▸ Task requirements:
The answer must be one number: how many lines in the data below include the string "resized".

+++

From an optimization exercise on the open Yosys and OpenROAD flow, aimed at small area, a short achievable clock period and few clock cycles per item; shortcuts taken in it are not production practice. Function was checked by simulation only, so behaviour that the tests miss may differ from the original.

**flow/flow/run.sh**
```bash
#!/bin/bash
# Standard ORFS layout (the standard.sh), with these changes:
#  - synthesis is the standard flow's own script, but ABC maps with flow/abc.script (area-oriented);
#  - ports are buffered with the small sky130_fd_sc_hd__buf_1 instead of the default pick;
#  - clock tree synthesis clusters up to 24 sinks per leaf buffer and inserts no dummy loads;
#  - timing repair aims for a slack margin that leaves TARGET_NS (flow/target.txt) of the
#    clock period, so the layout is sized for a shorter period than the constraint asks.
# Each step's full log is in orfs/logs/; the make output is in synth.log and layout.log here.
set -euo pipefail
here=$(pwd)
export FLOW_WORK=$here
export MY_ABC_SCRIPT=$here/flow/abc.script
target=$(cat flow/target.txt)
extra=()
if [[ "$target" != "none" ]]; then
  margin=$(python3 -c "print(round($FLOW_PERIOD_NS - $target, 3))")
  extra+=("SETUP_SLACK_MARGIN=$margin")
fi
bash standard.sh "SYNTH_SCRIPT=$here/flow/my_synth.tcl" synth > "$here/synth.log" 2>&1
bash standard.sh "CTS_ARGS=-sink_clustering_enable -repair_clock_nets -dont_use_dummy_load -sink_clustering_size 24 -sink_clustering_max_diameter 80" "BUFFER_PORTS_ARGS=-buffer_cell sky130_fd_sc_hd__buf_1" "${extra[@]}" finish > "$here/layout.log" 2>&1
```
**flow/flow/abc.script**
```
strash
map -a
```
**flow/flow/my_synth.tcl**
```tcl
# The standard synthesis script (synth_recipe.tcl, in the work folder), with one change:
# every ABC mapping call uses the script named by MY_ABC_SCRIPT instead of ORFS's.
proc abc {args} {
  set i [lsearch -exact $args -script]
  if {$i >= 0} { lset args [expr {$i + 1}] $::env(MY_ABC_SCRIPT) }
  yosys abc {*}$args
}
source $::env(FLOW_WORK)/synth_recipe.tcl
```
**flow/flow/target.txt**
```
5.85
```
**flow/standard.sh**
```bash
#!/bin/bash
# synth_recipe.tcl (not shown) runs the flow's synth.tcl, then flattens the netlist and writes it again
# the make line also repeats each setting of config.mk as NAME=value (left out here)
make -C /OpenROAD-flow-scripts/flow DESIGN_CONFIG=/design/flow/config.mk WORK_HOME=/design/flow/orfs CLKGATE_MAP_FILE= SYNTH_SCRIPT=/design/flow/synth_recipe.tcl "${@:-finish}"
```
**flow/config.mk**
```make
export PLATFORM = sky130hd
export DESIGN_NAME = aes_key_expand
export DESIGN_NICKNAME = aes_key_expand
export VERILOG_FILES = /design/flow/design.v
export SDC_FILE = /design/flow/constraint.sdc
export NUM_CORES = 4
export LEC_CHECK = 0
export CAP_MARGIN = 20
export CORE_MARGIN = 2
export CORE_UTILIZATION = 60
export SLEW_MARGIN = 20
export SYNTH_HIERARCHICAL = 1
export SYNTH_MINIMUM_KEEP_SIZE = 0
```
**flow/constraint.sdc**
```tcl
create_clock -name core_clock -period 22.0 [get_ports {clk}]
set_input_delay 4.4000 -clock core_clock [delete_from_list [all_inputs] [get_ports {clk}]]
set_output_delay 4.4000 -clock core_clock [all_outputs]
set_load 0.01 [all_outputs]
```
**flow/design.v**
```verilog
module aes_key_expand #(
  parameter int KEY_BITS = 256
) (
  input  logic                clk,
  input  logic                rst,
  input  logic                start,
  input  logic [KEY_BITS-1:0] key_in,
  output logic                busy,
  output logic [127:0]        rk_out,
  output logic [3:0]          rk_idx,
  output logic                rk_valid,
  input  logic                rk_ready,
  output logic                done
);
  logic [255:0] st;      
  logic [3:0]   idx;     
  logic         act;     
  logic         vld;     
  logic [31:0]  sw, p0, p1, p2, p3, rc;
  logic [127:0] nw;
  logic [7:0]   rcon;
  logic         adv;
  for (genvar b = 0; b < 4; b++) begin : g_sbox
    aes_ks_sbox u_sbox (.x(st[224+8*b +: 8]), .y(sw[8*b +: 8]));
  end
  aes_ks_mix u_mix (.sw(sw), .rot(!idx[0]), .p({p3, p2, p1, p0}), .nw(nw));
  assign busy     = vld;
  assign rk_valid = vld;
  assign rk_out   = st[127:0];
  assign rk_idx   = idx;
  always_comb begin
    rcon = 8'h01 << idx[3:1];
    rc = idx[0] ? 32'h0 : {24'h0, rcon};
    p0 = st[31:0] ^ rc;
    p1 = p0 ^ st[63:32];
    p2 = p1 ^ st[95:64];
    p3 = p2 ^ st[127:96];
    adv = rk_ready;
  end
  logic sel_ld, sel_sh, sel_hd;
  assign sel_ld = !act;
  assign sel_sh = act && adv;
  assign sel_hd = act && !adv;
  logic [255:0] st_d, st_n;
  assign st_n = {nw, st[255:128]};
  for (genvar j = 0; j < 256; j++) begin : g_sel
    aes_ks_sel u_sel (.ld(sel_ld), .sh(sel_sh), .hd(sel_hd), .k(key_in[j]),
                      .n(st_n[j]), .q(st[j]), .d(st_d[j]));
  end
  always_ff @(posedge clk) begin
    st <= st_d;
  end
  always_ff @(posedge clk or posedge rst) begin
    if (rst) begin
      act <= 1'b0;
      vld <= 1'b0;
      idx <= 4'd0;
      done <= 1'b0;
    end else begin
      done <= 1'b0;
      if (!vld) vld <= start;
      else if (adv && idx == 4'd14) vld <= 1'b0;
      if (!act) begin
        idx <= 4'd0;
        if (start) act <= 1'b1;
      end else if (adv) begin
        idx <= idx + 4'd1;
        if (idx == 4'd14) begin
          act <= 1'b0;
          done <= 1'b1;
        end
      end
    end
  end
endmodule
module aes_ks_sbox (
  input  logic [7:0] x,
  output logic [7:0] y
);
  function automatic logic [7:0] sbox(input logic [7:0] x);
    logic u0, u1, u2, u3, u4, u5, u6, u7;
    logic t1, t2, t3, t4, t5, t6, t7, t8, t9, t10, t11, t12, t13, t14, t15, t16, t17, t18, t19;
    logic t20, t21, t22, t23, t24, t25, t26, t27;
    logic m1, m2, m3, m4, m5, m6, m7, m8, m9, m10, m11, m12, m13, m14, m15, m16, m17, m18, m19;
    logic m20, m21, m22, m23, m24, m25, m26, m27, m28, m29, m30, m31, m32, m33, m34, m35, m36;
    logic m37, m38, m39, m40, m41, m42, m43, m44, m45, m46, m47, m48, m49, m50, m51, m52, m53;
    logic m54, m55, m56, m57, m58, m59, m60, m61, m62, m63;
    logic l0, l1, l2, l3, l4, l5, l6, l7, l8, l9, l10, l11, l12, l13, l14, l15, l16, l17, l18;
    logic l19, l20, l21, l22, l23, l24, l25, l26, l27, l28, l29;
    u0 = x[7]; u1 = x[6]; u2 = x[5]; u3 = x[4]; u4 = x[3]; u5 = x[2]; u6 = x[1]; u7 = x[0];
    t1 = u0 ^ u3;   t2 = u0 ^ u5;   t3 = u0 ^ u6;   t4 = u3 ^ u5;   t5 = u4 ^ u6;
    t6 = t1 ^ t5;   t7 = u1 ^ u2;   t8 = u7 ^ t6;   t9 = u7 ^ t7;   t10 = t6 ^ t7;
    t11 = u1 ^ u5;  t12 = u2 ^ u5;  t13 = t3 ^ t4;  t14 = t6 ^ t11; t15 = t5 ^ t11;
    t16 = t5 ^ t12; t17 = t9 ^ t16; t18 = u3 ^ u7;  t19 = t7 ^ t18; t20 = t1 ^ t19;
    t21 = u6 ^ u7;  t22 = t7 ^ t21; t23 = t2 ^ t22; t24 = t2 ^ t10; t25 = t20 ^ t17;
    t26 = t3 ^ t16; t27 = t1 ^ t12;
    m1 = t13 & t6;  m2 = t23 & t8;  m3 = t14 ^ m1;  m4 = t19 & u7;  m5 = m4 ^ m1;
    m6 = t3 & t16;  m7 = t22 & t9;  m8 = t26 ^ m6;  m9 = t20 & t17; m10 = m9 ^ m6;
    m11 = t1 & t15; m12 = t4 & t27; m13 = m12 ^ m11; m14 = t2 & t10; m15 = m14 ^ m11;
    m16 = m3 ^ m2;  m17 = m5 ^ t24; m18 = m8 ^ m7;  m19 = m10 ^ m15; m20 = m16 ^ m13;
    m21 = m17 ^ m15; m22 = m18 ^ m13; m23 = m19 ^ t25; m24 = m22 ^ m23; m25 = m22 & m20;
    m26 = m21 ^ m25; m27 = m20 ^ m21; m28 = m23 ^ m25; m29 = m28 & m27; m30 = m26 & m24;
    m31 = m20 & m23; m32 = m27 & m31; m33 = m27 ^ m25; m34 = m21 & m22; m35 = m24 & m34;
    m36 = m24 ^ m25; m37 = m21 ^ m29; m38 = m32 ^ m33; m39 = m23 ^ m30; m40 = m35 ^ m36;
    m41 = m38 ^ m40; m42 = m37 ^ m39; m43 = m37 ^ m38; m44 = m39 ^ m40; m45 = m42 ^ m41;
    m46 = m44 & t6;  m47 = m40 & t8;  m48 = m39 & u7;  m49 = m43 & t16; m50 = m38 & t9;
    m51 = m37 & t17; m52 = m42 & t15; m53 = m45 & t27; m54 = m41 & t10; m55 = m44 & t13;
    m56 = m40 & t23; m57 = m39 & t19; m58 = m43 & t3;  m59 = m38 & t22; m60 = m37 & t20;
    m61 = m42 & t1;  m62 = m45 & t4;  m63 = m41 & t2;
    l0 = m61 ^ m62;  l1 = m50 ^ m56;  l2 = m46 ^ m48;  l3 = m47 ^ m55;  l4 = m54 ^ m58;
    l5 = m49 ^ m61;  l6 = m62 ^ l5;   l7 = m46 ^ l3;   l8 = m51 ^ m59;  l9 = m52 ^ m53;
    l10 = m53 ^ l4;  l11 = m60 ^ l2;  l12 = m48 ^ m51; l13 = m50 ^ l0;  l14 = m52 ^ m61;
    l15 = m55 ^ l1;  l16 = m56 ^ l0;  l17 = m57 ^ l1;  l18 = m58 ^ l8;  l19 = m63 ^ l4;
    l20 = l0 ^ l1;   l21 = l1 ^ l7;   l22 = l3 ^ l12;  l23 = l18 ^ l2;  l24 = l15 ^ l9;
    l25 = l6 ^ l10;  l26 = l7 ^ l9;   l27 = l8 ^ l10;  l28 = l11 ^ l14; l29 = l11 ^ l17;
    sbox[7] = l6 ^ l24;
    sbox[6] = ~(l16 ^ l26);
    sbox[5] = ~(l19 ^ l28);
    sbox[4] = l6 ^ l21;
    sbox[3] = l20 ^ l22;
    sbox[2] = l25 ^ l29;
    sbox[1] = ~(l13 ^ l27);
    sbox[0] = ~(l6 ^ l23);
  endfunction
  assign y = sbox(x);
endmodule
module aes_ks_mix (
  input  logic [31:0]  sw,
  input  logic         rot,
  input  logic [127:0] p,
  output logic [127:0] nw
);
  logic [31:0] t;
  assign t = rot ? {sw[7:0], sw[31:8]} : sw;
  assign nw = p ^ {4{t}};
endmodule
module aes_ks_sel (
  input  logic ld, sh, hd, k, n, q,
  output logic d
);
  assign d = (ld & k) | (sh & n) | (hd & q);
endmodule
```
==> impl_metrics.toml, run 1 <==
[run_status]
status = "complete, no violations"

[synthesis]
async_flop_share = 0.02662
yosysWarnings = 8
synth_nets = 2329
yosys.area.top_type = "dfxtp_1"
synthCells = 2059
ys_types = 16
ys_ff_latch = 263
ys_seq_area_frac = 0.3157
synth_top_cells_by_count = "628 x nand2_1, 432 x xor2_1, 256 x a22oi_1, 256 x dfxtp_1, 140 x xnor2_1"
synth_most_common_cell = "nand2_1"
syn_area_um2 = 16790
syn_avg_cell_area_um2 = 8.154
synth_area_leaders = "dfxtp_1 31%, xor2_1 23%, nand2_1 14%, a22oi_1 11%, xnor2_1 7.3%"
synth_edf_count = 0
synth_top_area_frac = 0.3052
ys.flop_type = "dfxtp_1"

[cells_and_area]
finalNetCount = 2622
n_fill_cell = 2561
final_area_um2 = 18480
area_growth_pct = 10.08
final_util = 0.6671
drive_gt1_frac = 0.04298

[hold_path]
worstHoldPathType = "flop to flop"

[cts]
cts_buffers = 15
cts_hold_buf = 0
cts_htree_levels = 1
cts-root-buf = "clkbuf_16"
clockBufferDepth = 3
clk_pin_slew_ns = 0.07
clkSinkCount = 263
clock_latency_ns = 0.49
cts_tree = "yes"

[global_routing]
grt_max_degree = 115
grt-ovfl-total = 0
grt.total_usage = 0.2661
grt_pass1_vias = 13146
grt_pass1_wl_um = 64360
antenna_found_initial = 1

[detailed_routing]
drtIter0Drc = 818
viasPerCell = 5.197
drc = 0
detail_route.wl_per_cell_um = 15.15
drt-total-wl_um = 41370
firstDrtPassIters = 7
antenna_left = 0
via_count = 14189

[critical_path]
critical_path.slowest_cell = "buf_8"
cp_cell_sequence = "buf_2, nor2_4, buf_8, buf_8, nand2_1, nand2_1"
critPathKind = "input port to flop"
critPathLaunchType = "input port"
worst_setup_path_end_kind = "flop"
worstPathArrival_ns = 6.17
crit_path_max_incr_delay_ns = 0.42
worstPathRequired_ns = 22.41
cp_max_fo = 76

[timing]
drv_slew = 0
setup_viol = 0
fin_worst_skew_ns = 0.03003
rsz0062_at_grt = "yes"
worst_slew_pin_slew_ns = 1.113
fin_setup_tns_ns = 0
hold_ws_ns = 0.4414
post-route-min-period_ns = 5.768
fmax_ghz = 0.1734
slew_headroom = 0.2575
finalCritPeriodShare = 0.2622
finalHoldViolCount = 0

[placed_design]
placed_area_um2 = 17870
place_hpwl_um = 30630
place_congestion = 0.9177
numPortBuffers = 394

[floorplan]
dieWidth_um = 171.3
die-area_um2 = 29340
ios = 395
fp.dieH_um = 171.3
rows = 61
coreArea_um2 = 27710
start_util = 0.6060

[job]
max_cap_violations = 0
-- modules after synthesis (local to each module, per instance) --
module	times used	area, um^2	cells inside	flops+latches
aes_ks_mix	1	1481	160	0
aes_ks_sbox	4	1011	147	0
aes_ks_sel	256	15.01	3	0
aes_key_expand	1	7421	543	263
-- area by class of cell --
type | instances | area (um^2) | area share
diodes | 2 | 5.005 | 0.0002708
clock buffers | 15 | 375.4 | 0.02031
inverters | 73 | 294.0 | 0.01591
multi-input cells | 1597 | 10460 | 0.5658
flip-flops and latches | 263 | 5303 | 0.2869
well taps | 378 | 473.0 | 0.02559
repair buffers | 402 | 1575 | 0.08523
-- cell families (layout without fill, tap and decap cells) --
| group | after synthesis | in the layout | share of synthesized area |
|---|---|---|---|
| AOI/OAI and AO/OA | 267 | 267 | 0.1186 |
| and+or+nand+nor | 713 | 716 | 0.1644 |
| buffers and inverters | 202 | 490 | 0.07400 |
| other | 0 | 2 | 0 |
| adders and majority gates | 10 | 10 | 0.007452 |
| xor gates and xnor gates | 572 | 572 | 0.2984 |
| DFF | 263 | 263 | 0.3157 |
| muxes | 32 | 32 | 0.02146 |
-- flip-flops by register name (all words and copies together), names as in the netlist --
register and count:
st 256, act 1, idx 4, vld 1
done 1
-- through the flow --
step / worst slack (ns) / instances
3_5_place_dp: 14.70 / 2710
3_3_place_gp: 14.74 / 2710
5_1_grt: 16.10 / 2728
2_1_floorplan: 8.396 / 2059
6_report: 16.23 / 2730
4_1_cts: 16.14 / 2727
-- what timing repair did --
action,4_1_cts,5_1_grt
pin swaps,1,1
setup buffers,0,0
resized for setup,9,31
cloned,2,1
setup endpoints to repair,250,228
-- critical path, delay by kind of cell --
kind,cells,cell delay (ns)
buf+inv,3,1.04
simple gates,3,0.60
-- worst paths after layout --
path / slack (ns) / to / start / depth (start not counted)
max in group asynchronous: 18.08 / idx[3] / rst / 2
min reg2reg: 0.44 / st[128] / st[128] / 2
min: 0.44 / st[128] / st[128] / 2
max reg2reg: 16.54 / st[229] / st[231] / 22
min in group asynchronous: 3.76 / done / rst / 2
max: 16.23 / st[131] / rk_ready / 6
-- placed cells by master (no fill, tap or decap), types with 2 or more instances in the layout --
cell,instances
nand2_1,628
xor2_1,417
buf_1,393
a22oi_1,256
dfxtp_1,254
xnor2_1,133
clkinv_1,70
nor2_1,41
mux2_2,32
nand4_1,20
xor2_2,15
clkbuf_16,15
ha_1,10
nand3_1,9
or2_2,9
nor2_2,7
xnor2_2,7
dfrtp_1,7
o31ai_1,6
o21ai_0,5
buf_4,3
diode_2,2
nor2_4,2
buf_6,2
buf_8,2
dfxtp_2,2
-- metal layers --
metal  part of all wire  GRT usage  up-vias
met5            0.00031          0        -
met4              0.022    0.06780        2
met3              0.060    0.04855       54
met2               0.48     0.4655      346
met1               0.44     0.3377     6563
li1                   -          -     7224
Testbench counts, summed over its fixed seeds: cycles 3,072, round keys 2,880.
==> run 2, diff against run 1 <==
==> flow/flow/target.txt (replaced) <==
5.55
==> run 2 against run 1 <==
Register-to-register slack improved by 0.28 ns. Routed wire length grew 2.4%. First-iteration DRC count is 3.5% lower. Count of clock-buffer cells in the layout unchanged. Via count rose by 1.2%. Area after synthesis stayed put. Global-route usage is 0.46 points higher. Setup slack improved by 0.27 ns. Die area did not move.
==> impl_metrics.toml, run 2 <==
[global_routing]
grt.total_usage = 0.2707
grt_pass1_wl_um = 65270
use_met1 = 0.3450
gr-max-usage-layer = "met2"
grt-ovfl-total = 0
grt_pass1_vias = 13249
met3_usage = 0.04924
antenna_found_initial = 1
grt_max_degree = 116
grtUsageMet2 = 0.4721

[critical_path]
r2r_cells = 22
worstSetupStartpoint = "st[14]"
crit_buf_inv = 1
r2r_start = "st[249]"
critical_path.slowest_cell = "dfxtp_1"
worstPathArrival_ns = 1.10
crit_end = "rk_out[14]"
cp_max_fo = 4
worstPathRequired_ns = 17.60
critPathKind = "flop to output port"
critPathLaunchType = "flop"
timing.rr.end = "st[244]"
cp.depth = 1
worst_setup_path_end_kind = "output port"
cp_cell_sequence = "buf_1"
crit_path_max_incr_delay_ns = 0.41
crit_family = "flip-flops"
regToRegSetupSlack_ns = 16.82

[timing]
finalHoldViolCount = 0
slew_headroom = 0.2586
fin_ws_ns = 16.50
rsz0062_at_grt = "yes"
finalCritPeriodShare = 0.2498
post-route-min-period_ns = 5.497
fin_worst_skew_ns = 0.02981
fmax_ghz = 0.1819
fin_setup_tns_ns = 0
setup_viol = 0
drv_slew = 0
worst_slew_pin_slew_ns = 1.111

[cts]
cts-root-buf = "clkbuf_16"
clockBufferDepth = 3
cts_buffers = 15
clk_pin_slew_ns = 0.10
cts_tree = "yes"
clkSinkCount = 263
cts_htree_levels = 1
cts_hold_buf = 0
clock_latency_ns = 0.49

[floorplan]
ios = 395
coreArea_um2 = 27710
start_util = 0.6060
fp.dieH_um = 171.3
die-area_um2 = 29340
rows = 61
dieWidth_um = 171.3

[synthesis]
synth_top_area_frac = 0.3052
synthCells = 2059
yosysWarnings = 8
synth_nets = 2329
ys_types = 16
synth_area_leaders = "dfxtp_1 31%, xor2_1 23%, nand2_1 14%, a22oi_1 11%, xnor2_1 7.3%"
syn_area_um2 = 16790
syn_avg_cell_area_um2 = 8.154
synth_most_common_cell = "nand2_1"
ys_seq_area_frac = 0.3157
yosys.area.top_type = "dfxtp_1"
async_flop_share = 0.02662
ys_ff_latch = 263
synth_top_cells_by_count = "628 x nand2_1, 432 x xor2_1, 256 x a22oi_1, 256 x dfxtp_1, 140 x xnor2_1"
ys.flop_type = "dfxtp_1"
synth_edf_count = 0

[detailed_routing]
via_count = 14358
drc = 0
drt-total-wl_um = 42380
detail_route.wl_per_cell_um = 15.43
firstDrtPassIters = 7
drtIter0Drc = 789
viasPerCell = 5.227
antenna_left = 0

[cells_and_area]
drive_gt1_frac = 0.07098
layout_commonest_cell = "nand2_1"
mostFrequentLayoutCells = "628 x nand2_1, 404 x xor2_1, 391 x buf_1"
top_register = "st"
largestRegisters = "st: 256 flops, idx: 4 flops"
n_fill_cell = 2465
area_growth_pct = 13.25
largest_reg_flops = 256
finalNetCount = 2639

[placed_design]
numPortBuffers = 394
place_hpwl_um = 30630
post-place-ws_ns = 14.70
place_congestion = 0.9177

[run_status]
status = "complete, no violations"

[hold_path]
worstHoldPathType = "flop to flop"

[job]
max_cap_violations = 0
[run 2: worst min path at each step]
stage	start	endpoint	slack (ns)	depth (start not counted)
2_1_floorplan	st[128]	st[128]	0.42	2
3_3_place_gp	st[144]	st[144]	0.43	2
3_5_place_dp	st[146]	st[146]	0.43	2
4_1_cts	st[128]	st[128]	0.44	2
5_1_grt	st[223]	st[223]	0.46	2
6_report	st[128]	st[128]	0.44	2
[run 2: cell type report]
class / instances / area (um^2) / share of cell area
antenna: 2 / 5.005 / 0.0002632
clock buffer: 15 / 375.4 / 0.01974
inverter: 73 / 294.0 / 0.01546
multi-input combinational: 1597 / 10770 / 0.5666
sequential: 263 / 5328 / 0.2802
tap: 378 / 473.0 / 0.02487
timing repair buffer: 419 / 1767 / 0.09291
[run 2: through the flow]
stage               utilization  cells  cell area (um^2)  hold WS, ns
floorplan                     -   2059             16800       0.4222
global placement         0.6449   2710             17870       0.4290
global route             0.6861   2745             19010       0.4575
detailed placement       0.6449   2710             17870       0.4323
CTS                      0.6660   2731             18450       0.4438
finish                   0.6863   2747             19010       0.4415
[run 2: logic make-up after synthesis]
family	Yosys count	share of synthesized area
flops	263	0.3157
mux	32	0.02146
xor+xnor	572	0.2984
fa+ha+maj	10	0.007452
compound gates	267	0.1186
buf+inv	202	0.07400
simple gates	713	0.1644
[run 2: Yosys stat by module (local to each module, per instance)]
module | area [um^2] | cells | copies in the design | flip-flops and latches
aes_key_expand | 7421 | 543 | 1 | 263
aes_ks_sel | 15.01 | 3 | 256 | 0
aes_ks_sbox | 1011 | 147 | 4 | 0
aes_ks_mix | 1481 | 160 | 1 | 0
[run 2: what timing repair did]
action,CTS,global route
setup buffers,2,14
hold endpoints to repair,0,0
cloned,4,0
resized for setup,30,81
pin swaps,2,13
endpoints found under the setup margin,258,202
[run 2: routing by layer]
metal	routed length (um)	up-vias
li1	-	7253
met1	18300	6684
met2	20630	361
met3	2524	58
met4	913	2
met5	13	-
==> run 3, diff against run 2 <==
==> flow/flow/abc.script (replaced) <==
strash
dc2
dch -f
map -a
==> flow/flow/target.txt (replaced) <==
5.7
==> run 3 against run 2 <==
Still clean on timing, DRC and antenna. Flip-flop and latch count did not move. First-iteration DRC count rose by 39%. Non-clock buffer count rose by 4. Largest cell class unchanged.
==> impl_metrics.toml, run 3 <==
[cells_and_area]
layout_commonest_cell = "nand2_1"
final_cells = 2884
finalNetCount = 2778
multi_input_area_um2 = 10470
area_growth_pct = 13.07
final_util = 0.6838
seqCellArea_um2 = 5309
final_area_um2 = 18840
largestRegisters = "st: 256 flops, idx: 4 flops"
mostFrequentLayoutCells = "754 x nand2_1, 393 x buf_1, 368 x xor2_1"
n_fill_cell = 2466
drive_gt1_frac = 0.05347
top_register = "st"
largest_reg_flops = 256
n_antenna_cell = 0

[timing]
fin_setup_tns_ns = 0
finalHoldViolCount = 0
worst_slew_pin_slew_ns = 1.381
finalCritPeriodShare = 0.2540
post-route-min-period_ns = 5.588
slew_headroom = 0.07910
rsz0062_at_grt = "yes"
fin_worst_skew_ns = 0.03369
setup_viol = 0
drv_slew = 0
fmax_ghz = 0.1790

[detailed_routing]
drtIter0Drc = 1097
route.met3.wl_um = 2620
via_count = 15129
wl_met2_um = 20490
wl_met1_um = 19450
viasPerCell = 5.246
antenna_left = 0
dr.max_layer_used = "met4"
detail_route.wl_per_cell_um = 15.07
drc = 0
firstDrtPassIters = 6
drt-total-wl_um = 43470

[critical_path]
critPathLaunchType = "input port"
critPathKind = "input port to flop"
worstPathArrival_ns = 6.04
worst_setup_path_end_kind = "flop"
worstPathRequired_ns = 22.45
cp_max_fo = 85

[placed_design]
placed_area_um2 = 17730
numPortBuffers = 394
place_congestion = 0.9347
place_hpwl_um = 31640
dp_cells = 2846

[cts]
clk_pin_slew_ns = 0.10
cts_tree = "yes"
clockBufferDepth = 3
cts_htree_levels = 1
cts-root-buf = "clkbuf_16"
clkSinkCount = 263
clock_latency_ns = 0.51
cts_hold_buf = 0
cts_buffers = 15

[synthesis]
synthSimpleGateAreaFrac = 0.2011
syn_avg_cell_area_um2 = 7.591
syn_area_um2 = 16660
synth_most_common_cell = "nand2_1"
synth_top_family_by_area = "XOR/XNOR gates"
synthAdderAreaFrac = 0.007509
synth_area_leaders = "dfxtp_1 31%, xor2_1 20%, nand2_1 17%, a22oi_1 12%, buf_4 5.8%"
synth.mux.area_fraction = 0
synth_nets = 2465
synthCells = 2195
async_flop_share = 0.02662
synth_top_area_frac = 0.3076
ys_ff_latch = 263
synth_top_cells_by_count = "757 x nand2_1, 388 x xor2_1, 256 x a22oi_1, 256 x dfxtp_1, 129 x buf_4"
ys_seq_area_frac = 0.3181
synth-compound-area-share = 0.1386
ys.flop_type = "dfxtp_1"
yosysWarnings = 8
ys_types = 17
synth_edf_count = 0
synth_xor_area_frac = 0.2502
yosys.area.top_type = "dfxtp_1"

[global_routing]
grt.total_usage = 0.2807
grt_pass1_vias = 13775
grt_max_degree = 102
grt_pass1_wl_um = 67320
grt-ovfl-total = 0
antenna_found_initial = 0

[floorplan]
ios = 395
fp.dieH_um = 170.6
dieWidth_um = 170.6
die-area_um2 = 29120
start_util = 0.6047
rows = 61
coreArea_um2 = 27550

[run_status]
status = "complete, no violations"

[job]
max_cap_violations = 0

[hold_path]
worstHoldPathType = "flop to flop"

+++

▸ Task answer:
2